Some people find The Great British Sewing Bee deeply soothing. But alas, I’m not always one of them. In the first challenge of the new series, the 12 contestants had to make a wrap skirt, a task that immediately gave me butterflies. At school, what was then called home economics was my least favourite subject. There were sound feminist reasons for this – the boys did not do it; they were elsewhere, welding or knocking up a quick bookcase – but mostly it was because I was useless at it. I was also terrified of our teacher, Mrs Nimmo, who was straight out of St Custard’s. I’ll never forget the time I tried to make a wrap skirt for her. It strongly resembled Ena Sharples’ apron. Sometime later, I caught my mother using it as a duster.
This doesn’t mean, however, that I don’t enjoy the show. I absolutely love it, especially the transformation challenge, when our competing stitchers have to turn one thing – on this occasion, a men’s shirt – into something entirely different. It’s like shopping at COS, the Swedish fashion chain. Ostensibly, the merchandise there is all very stylish. But then you get in the changing room, and you think: hang on, why has this got only one sleeve? Or is it, in fact, not a sleeve, but a neck warmer for a giraffe? “Whatever you do, it must be radical,” announced Patrick Grant, one of the judges of the Bee – as ever, a somewhat unnecessary statement. “I recently turned a cashmere cardigan into a pair of pants,” said Clare, who likes to style herself as “a young Miss Marple”. She made a halter neck dress out of her shirt. Elsewhere, we were given a corset, a miniskirt and a kind of draped… thing (a dress? a neck warmer for a giraffe?) that was in theory inspired by Vivienne Westwood.

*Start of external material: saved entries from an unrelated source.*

$ cat config.mk
export PLATFORM = sky130hd
export DESIGN_NAME = state_variable_filter_stereo
export DESIGN_NICKNAME = d
export VERILOG_FILES = /design/src/hw/rtl/svf_pkg.sv /design/src/hw/rtl/svf_useq.sv /design/src/hw/rtl/svf_dp.sv /design/src/hw/rtl/state_variable_filter_stereo.sv
export SDC_FILE = /design/constraint.sdc
export NUM_CORES = 2
export LEC_CHECK = 0
export CORE_ASPECT_RATIO = 0.5
export CORE_MARGIN = 2
export CORE_UTILIZATION = 39
export DETAILED_ROUTE_END_ITERATION = 7
export DONT_BUFFER_PORTS = 1
export PLACE_DENSITY_LB_ADDON = 0.15
export SKIP_LAST_GASP = 1
export SLEW_MARGIN = 20
export SYNTH_ARGS = -nofsm -noshare
export SYNTH_HDL_FRONTEND = slang
export SYNTH_HIERARCHICAL = 1
export SYNTH_SLANG_ARGS = --single-unit
export TNS_END_PERCENT = 20
$ cat constraint.sdc
create_clock -name clk -period 15.8 [get_ports clk]
set_input_delay 0.79 -clock clk [delete_from_list [all_inputs] [get_ports clk]]
set_output_delay 0.79 -clock clk [all_outputs]
set_load 0.05 [all_outputs]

The contestants are always great. This time, my favourites include Matt, who makes dresses for his partner, a drag queen called Miss Martini (“She always wants it tighter!”); and Mark, who works in a bank in Kenilworth, and who has a strong line in pussy bows (I mean that he wears them, tied with great aplomb around the necks of his shirts, which have collars the size of super-yachts). Joe Lycett, the show’s presenter, is sweet and funny. But I reserve my real fascination for its judges: Grant, the super-smooth chap who revived the Savile Row tailor Norton & Sons; and Esme Young, who teaches pattern cutting at Central Saint Martin’s in London.
They’re both so straight and sincere, and yet, somehow, they’re quite hilarious. The titchy Young looks like she went mad in Margaret Howell and slightly regretted it later (to her stern work dresses and police constable shoes she always adds an incongruous J Crew-style glittery necklace). Grant, meanwhile, is very tall, and sports a moustache that recalls – crikey, but this is a cool reference – Roger Moore in the 1970 Basil Dearden film The Man Who Haunted Himself. You can just see him whizzing over the Westway in his silver Lamborghini Islero 400 S. (Or, better still, across a blustery Lancashire moor on his way to visit some cotton mill.)

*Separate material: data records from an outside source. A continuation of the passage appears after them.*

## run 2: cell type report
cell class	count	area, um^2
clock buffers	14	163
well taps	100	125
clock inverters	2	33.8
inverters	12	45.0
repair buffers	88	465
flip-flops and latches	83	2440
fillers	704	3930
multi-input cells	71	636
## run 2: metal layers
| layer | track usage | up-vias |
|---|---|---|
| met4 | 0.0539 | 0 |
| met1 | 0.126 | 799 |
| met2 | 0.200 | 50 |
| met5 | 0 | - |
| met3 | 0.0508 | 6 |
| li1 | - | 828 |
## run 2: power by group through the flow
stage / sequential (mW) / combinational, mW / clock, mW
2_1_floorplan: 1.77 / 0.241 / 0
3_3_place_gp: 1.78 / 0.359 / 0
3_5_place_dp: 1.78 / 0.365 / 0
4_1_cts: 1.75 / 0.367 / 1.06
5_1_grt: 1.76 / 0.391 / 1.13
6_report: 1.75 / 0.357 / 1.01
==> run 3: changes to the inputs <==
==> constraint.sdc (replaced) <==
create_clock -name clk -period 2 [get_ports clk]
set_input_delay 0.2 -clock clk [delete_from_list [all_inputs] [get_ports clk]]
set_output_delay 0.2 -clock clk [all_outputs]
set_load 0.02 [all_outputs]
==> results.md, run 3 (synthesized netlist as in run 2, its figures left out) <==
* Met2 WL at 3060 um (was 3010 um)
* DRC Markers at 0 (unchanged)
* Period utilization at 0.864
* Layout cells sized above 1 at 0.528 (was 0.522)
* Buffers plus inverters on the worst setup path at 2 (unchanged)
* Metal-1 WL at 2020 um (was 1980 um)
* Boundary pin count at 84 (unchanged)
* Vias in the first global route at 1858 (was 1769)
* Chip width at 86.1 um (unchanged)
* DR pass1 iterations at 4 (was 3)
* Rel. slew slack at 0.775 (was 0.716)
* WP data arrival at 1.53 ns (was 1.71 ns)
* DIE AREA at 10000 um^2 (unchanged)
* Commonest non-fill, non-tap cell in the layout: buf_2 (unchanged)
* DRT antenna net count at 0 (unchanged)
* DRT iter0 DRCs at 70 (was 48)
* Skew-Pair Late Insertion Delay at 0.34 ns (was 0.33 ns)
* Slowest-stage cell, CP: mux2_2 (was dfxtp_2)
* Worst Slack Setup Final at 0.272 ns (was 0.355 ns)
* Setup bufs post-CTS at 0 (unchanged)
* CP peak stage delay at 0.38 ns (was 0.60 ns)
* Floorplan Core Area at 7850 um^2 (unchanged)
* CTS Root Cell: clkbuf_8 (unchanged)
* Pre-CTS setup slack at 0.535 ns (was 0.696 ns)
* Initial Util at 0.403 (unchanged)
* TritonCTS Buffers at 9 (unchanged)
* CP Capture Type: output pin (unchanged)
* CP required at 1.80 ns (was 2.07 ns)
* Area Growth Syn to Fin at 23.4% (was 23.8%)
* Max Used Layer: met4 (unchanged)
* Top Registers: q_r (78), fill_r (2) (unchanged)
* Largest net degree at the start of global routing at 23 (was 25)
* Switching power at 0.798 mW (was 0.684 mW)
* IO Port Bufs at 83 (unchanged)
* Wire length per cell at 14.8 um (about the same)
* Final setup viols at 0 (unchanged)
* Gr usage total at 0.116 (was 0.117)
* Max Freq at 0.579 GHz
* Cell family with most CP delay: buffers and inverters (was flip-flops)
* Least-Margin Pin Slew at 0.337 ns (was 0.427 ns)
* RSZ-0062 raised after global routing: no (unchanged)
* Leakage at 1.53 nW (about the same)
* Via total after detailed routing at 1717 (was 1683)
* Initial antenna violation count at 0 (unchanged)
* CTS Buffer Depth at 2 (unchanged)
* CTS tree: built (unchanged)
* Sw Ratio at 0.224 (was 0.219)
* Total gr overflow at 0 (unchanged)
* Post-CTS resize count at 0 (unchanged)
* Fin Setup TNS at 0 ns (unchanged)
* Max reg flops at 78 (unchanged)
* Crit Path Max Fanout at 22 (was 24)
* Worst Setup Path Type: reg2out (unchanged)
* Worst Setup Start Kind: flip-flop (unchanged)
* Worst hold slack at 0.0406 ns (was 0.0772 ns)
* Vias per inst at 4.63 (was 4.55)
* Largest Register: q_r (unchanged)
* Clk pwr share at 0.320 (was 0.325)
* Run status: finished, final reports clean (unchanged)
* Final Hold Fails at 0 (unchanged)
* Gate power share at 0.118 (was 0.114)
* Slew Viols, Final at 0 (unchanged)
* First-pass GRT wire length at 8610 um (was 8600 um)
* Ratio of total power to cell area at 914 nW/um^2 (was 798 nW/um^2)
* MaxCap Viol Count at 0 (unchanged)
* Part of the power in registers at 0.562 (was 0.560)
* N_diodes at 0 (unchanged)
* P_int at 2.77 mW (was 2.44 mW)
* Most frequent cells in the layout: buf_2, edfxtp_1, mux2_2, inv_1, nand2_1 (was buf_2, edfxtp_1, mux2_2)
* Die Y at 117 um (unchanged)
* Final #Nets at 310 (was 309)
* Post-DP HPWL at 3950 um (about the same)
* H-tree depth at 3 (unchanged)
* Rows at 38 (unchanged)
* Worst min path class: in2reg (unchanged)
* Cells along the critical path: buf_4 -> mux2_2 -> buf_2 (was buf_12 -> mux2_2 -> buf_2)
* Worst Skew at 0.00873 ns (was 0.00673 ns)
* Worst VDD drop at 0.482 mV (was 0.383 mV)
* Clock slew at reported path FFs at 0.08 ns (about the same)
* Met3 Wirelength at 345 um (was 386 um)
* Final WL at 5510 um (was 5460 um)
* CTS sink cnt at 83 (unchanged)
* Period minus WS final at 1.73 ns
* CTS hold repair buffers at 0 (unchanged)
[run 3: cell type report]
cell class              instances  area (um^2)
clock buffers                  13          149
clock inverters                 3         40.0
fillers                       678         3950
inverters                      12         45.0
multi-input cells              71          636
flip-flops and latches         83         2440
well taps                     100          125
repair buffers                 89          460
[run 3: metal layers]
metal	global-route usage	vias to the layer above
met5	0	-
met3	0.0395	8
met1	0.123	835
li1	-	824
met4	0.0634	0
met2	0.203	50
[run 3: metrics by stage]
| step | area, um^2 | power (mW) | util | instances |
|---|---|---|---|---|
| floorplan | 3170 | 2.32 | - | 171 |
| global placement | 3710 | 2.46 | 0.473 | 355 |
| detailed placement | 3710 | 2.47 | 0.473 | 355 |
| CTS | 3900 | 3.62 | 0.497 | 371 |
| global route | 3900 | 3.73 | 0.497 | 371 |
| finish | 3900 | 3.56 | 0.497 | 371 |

At one point, he and Young were standing beside a tailor’s dummy earnestly discussing rouleau loops, when it suddenly moved, making a scraping sound against the floor as it did. Grant began to laugh. “Sounds like you’re farting,” he said to Young. Unsmiling, she looked up at him: “I am, actually,” she replied. Later, a keen ballroom dancer called Alex tried to explain away the disaster that was his tea dress by insisting that he’d deliberately gone for a rough and ready look, a first in the realm of this particular style of frock. Young turned her face slowly in his direction. “I think you’re making that up,” she said – which he was.
As we enter the second month of lock-down, “making” shows are all the rage. Channel 4 is busy treating us to Kirstie: Keep Crafting and Carry On. But The Great British Sewing Bee is a world away from Allsopp and her glue gun (please God she won’t at some point make PPE out of some dollies’ clothes and an old Badoit bottle). It’s utterly delightful, without ever being laboured. In our seclusion, its pleats and pockets seem both stalwart, and oddly real.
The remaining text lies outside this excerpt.